(Input material)

$ cat config.mk
export PLATFORM = sky130hd
export DESIGN_NAME = run_controller
export DESIGN_NICKNAME = d
export VERILOG_FILES = /design/src/rtl/cdecv_run_pkg.sv /design/src/rtl/sat_counter16.sv /design/src/rtl/run_controller.sv
export SDC_FILE = /design/constraint.sdc
export NUM_CORES = 1
export LEC_CHECK = 0
export ABC_AREA = 1
export CORE_ASPECT_RATIO = 1.25
export CORE_MARGIN = 2
export CORE_UTILIZATION = 40
export DETAILED_ROUTE_END_ITERATION = 7
export HOLD_SLACK_MARGIN = 0.02
export PLACE_DENSITY_LB_ADDON = 0.05
export SETUP_SLACK_MARGIN = 0.02
export SLEW_MARGIN = 20
export SYNTH_ARGS = -nofsm -noshare
export SYNTH_HDL_FRONTEND = slang
export SYNTH_SLANG_ARGS = --single-unit
$ cat constraint.sdc
create_clock -name clock -period 1.8 [get_ports clock]
set_clock_uncertainty 0.1 [all_clocks]
set_input_delay 0.18 -clock clock [delete_from_list [all_inputs] [get_ports clock]]
set_output_delay 0.18 -clock clock [all_outputs]
set_load 0.05 [all_outputs]
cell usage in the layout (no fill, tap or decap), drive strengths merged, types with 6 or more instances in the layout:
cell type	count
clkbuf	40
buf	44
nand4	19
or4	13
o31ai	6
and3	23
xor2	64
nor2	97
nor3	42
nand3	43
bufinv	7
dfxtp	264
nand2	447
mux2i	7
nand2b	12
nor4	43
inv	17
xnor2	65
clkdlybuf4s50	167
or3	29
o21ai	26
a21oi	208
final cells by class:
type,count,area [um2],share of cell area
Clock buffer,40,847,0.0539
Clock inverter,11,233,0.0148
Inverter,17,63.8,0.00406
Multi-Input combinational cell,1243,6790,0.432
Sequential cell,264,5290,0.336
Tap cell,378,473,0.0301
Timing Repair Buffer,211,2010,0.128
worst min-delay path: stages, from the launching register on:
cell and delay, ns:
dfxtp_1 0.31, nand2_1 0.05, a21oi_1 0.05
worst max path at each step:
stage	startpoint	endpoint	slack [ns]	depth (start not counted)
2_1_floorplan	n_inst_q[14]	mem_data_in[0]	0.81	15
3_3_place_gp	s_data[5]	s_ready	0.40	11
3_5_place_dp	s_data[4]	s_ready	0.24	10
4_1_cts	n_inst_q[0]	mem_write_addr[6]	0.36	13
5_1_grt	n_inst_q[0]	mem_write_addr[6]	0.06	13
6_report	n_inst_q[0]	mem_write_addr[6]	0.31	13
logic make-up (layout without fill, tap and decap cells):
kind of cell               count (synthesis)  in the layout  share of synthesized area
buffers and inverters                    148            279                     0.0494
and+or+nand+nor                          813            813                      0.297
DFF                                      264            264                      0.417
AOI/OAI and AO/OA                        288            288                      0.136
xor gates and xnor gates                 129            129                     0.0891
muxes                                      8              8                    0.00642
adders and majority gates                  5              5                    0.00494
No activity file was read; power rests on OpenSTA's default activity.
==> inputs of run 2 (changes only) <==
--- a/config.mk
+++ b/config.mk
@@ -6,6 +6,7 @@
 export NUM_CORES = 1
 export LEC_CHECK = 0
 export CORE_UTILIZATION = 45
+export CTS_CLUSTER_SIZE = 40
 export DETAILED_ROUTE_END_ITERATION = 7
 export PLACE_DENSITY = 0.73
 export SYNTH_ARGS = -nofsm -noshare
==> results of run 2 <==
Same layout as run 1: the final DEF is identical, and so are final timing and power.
[src/rtl/interrupt_controller.sv]
// interrupt_controller
//   Eight-source prioritised interrupt controller with a 4-byte register window.
//   Offset 0 PENDING (R, write-1-to-clear), 1 MASK (R/W), 2 CONTROL (bit0 GIE R/W,
//   bit1 EOI write-only), 3 STATUS (R: bit7 in service, bits 2:0 in-service vector).
//   Source 0 has the highest priority.
//
//   Optional build macro: INT_CTRL_AUTO_EOI_EN -- acknowledge returns straight to
//   IDLE; no SERVICE state, STATUS bit 7 stays 0 and EOI writes are ignored.
//
// Ports
//   clk, rst         clock, synchronous active-high reset
//   din, address     bus write data / bus address
//   w_en, r_en       bus write / read strobes
//   dout             registered read data (0 while address is outside the window)
//   irq_in           single-cycle interrupt pulses from peripherals
//   int_req          interrupt request to the CPU
//   int_vector       index of the requesting source, valid while int_req = 1
//   int_ack          CPU acknowledge
module interrupt_controller #(
    parameter logic [7:0] INT_CTRL_ADDRESS = 8'h00
) (
    input  logic       clk,
    input  logic       rst,
    input  logic [7:0] din,
    input  logic [7:0] address,
    input  logic       w_en,
    input  logic       r_en,
    output logic [7:0] dout,
    input  logic [7:0] irq_in,
    output logic       int_req,
    output logic [2:0] int_vector,
    input  logic       int_ack
);

    typedef enum logic [1:0] {IDLE, REQUEST, SERVICE} state_t;

    state_t     state;
    logic [7:0] pending;
    logic [7:0] mask;
    logic       gie;
    logic       in_service;
    logic [2:0] service_vec;

    // Offset relative to the base; works for any base, aligned or not.
    logic [7:0] offset;
    logic       in_window;
    assign offset    = address - INT_CTRL_ADDRESS;
    assign in_window = (offset < 8'd4);

    logic wr_pending, wr_mask, wr_control;
    assign wr_pending = w_en && in_window && (offset[1:0] == 2'd0);
    assign wr_mask    = w_en && in_window && (offset[1:0] == 2'd1);
    assign wr_control = w_en && in_window && (offset[1:0] == 2'd2);

    logic [7:0] active;
    assign active = pending & mask;

    function automatic logic [2:0] lowest_set(input logic [7:0] v);
        logic [2:0] idx;
        idx = 3'd0;
        for (int i = 7; i >= 0; i--)
            if (v[i]) idx = 3'(i);
        return idx;
    endfunction

    logic ack_now;
    assign ack_now = (state == REQUEST) && int_ack;

    // Clears from W1C and acknowledge; new pulses are OR'd in afterwards so set wins.
    logic [7:0] clear_bits;
    logic [7:0] pending_next;
    always_comb begin
        clear_bits = 8'h00;
        if (wr_pending) clear_bits = clear_bits | din;
        if (ack_now)    clear_bits = clear_bits | (8'h01 << int_vector);
        pending_next = (pending & ~clear_bits) | irq_in;
    end

    logic [7:0] read_data;
    always_comb begin
        read_data = 8'h00;
        case (offset[1:0])
            2'd0: read_data = pending;
            2'd1: read_data = mask;
            2'd2: read_data = {7'b0, gie};
            2'd3: read_data = {in_service, 4'b0, service_vec};
            default: read_data = 8'h00;
        endcase
    end

    // Register file and bus read port
    always_ff @(posedge clk) begin
        if (rst) begin
            pending <= 8'h00;
            mask    <= 8'h00;
            gie     <= 1'b0;
            dout    <= 8'h00;
        end else begin
            pending <= pending_next;
            if (wr_mask)    mask <= din;
            if (wr_control) gie  <= din[0];
            if (!in_window)
                dout <= 8'h00;
            else if (r_en)
                dout <= read_data;
        end
    end

    // Request / service FSM with registered outputs
    always_ff @(posedge clk) begin
        if (rst) begin
            state       <= IDLE;
            int_req     <= 1'b0;
            int_vector  <= 3'd0;
            in_service  <= 1'b0;
            service_vec <= 3'd0;
        end else begin
            case (state)
                IDLE: begin
                    if (gie && (active != 8'h00)) begin
                        state      <= REQUEST;
                        int_req    <= 1'b1;
                        int_vector <= lowest_set(active);
                    end
                end
                REQUEST: begin
                    // Acknowledge takes precedence over a withdrawn request.
                    if (int_ack) begin
                        int_req     <= 1'b0;
                        service_vec <= int_vector;
`ifdef INT_CTRL_AUTO_EOI_EN
                        state       <= IDLE;
`else
                        state       <= SERVICE;
                        in_service  <= 1'b1;
`endif
                    end else if (!gie || !mask[int_vector]) begin
                        state   <= IDLE;
                        int_req <= 1'b0;
                    end
                end
                SERVICE: begin
`ifndef INT_CTRL_AUTO_EOI_EN
                    if (wr_control && din[1]) begin
                        state      <= IDLE;
                        in_service <= 1'b0;
                    end
`else
                    state <= IDLE;
`endif
                end
                default: begin
                    state   <= IDLE;
                    int_req <= 1'b0;
                end
            endcase
        end
    end

endmodule
### src/rtl/mpu6050_burst_reader.sv
// mpu6050_burst_reader: periodically reads the six MPU6050 accel registers one byte per I2C transaction
// and publishes three signed 16-bit samples, aborting any transaction that hangs.
module mpu6050_burst_reader #(
  parameter logic [6:0]  SLAVE_ADDR    = 7'h68,
  parameter logic [7:0]  BASE_REG      = 8'h3B,
  parameter int unsigned SAMPLE_PERIOD = 2500000,
  parameter int unsigned TIMEOUT       = 200000
) (
  input  logic               clk,
  input  logic               reset,
  input  logic               enable_i,
  input  logic               i2c_idle_i,
  input  logic               i2c_data_valid_i,
  input  logic [7:0]         i2c_data_i,
  output logic               i2c_start_o,
  output logic               i2c_stop_o,
  output logic [6:0]         i2c_slave_address_o,
  output logic [7:0]         i2c_reg_addr_o,
  output logic signed [15:0] accel_x_o,
  output logic signed [15:0] accel_y_o,
  output logic signed [15:0] accel_z_o,
  output logic               sample_valid_o,
  output logic               busy_o,
  output logic               timeout_err_o,
  output logic [7:0]         err_count_o
);
  localparam int TW = (SAMPLE_PERIOD > 1) ? $clog2(SAMPLE_PERIOD) : 1;
  localparam int WW = (TIMEOUT > 1) ? $clog2(TIMEOUT + 1) : 1;

  typedef enum logic [3:0] {
    IDLE, ISSUE, WAIT_DATA, STOP_REQ, WAIT_IDLE, NEXT, PUBLISH, ABORT, DRAIN
  } state_t;

  state_t        state_q;
  logic [TW-1:0] tick_q;
  logic [WW-1:0] wait_q;
  logic [2:0]    idx_q;
  logic [7:0]    bytes_q [6];
  logic [15:0]   ax_q, ay_q, az_q;
  logic [7:0]    err_q;
  logic          pending_q, pending_d, dv_q, start_q, stop_q, valid_q, terr_q;
  logic          tick_hit, dv_rise, timed_out, launch, waiting, abort;

  assign tick_hit  = tick_q == TW'(SAMPLE_PERIOD - 1);
  assign dv_rise   = i2c_data_valid_i & ~dv_q;
  assign timed_out = wait_q == WW'(TIMEOUT - 1);
  // A tick in the same cycle counts as pending so IDLE launches on the very next edge.
  assign launch    = (state_q == IDLE) & (pending_q | tick_hit) & enable_i & i2c_idle_i;
  assign pending_d = ~launch & (pending_q | tick_hit);
  assign waiting   = (state_q == ISSUE) | (state_q == WAIT_DATA) | (state_q == WAIT_IDLE);
  assign abort     = timed_out & (((state_q == ISSUE) & i2c_idle_i) |
                                  ((state_q == WAIT_DATA) & ~dv_rise) |
                                  ((state_q == WAIT_IDLE) & ~i2c_idle_i));

  assign i2c_start_o         = start_q;
  assign i2c_stop_o          = stop_q;
  assign i2c_slave_address_o = SLAVE_ADDR;
  assign i2c_reg_addr_o      = BASE_REG + {5'd0, idx_q};
  assign accel_x_o           = ax_q;
  assign accel_y_o           = ay_q;
  assign accel_z_o           = az_q;
  assign sample_valid_o      = valid_q;
  assign busy_o              = state_q != IDLE;
  assign timeout_err_o       = terr_q;
  assign err_count_o         = err_q;

  always_ff @(posedge clk) begin
    if (reset) begin
      state_q   <= IDLE;
      tick_q    <= '0;
      wait_q    <= '0;
      idx_q     <= '0;
      pending_q <= 1'b0;
      dv_q      <= 1'b0;
      start_q   <= 1'b0;
      stop_q    <= 1'b0;
      valid_q   <= 1'b0;
      terr_q    <= 1'b0;
      err_q     <= '0;
      ax_q      <= '0;
      ay_q      <= '0;
      az_q      <= '0;
      for (int i = 0; i < 6; i++) bytes_q[i] <= '0;
    end else begin
      tick_q    <= tick_hit ? '0 : tick_q + TW'(1);
      pending_q <= pending_d;
      dv_q      <= i2c_data_valid_i;
      wait_q    <= waiting ? wait_q + WW'(1) : '0;
      stop_q    <= 1'b0;
      valid_q   <= 1'b0;
      terr_q    <= 1'b0;
      if (abort) begin
        state_q <= ABORT;
        start_q <= 1'b0;
        stop_q  <= 1'b1;
        terr_q  <= 1'b1;
        err_q   <= (err_q != 8'hFF) ? err_q + 8'd1 : err_q;
      end else begin
        case (state_q)
          IDLE: if (launch) begin
            state_q <= ISSUE;
            idx_q   <= '0;
            start_q <= 1'b1;
          end
          ISSUE: if (!i2c_idle_i) begin
            state_q <= WAIT_DATA;
            start_q <= 1'b0;
            wait_q  <= '0;
          end
          WAIT_DATA: if (dv_rise) begin
            bytes_q[idx_q] <= i2c_data_i;
            state_q        <= STOP_REQ;
            stop_q         <= 1'b1;
          end
          STOP_REQ:  state_q <= WAIT_IDLE;
          WAIT_IDLE: if (i2c_idle_i) state_q <= NEXT;
          NEXT: if (idx_q == 3'd5) begin
            state_q <= PUBLISH;
            ax_q    <= {bytes_q[0], bytes_q[1]};
            ay_q    <= {bytes_q[2], bytes_q[3]};
            az_q    <= {bytes_q[4], bytes_q[5]};
            valid_q <= 1'b1;
          end else begin
            state_q <= ISSUE;
            idx_q   <= idx_q + 3'd1;
            start_q <= 1'b1;
          end
          PUBLISH: state_q <= IDLE;
          ABORT:   state_q <= DRAIN;
          DRAIN:   if (i2c_idle_i) state_q <= IDLE;
          default: state_q <= IDLE;
        endcase
      end
    end
  end
endmodule

### config.mk
export PLATFORM = sky130hd
export DESIGN_NAME = mpu6050_burst_reader
export DESIGN_NICKNAME = d
export VERILOG_FILES = /design/src/rtl/mpu6050_burst_reader.sv
export SDC_FILE = /design/constraint.sdc
export NUM_CORES = 1
export LEC_CHECK = 0
export BUFFER_PORTS_ARGS = -buffer_cell sky130_fd_sc_hd__buf_2
export CAP_MARGIN = 0
export CORE_MARGIN = 2
export CORE_UTILIZATION = 45
export CTS_BUF_LIST = sky130_fd_sc_hd__clkbuf_4 sky130_fd_sc_hd__clkbuf_8
export CTS_CLUSTER_SIZE = 10
export DETAILED_ROUTE_END_ITERATION = 7
export GPL_TIMING_DRIVEN = 0
export SYNTH_ARGS = -nofsm -noshare
export SYNTH_HDL_FRONTEND = slang
export SYNTH_SLANG_ARGS = --single-unit
export TNS_END_PERCENT = 30
### constraint.sdc
create_clock -name clk -period 3.85 [get_ports clk]
set_clock_uncertainty 0.05 [all_clocks]
set_input_delay 0.5775 -clock clk [delete_from_list [all_inputs] [get_ports clk]]
set_output_delay 0.5775 -clock clk [all_outputs]
set_load 0.03 [all_outputs]
==> results of run 1 <==
[final cells by class]
| type | instances | area share [%] |
|---|---|---|
| Sequential cell | 157 | 48.4 |
| Multi-Input combinational cell | 467 | 34.3 |
| Timing Repair Buffer | 79 | 5.28 |
| Clock buffer | 20 | 3.43 |
| Tap cell | 180 | 3.01 |
| Buffer | 42 | 2.62 |
| Clock inverter | 12 | 2.29 |
| Inverter | 13 | 0.652 |
[cell families (layout without fill, tap and decap cells)]
logic type | count (synthesis) | after routing
buffers and inverters | 55 | 166
XOR/XNOR | 39 | 39
multiplexers | 3 | 3
AND/OR/NAND/NOR | 329 | 329
AO/OA/AOI/OAI | 81 | 81
flip-flops | 157 | 157
adder cells (fa/ha/maj) | 7 | 7
other | 2 | 8
[routing by layer]
layer,vias up,wire length (um),track usage (%)
met1,2335,6460,24.8
met4,0,257,7.46
met2,104,6400,30.3
li1,2458,-,-
met3,21,748,5.17
met5,-,0,0
[report_power, final]
group | total (mW) | switching (mW) | internal [mW]
Clock | 1.31 | 0.590 | 0.724
Sequential | 1.77 | 0.0218 | 1.75
Combinational | 0.338 | 0.226 | 0.111
Total | 3.42 | 0.839 | 2.58
[critical path, cell delays in order, from the launching register on]
cell and delay [ns]:
dfxtp_1 0.31, clkbuf_1 0.20, nor2_1 0.27, nand3_1 0.19, nor2_1 0.23, nor4b_1 0.96, or2_2 0.39
[cell usage in the layout (no fill, tap or decap), types with 12 or more instances in the layout]
cell type	Yosys	final
nand2_1	124	124
dfxtp_1	109	109
buf_2	4	83
nor2_1	64	64
a21oi_1	59	59
and2_1	49	49
edfxtp_1	48	48
nand3_1	29	29
xor2_1	29	29
clkbuf_1	28	28
clkbuf_8	0	17
inv_1	12	12
and3_1	12	12
[stage by stage]
stage / cell area, um2 / util (%)
after floorplan: 6440 / -
after global placement: 7060 / 50.9
after detailed placement: 7060 / 50.9
after CTS: 7490 / 53.9
after global routing: 7490 / 53.9
final: 7490 / 53.9
[sequential cells by signal, indices dropped and copies added (netlist names), 3 cells and up]
| signal | flops |
|---|---|
| bytes_q | 48 |
| tick_q | 22 |
| wait_q | 18 |
| accel_x_o | 16 |
| accel_y_o | 16 |
| accel_z_o | 16 |
| err_count_o | 8 |
| state_q | 4 |
| idx_q | 3 |
[synth_stat cells (all sizes together), types with 3 or more instances]
cell type | instances | area [um2]
a21oi | 59 | 295
a31o | 3 | 26.3
a31oi | 3 | 18.8
and2 | 49 | 307
and3 | 12 | 75.1
buf | 14 | 91.3
clkbuf | 28 | 105
dfxtp | 109 | 2180
edfxtp | 48 | 1440
ha | 7 | 87.6
inv | 12 | 45.0
nand2 | 124 | 465
nand3 | 29 | 145
nand4 | 11 | 75.1
nor2 | 64 | 240
nor2b | 8 | 50.1
nor3 | 5 | 36.3
nor4 | 3 | 25.0
nor4b | 7 | 73.8
o21ai | 7 | 35.0
or2 | 6 | 37.5
xnor2 | 10 | 87.6
xor2 | 29 | 254
[final timing paths]
kind	startpoint	slack, ns	end	cells past startpoint
max reg2reg	state_q[3]	0.94	bytes_q[0][5]	6
min reg2reg	accel_y_o[7]	0.40	accel_y_o[7]	2
max	state_q[3]	0.94	bytes_q[0][5]	6
min	i2c_data_valid_i	0.32	dv_q	2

(End Input material)

# What is required
Which lines in the records contain the word "worst"? Copy each one.

# Exercise answer
worst min-delay path: stages, from the launching register on:
worst max path at each step:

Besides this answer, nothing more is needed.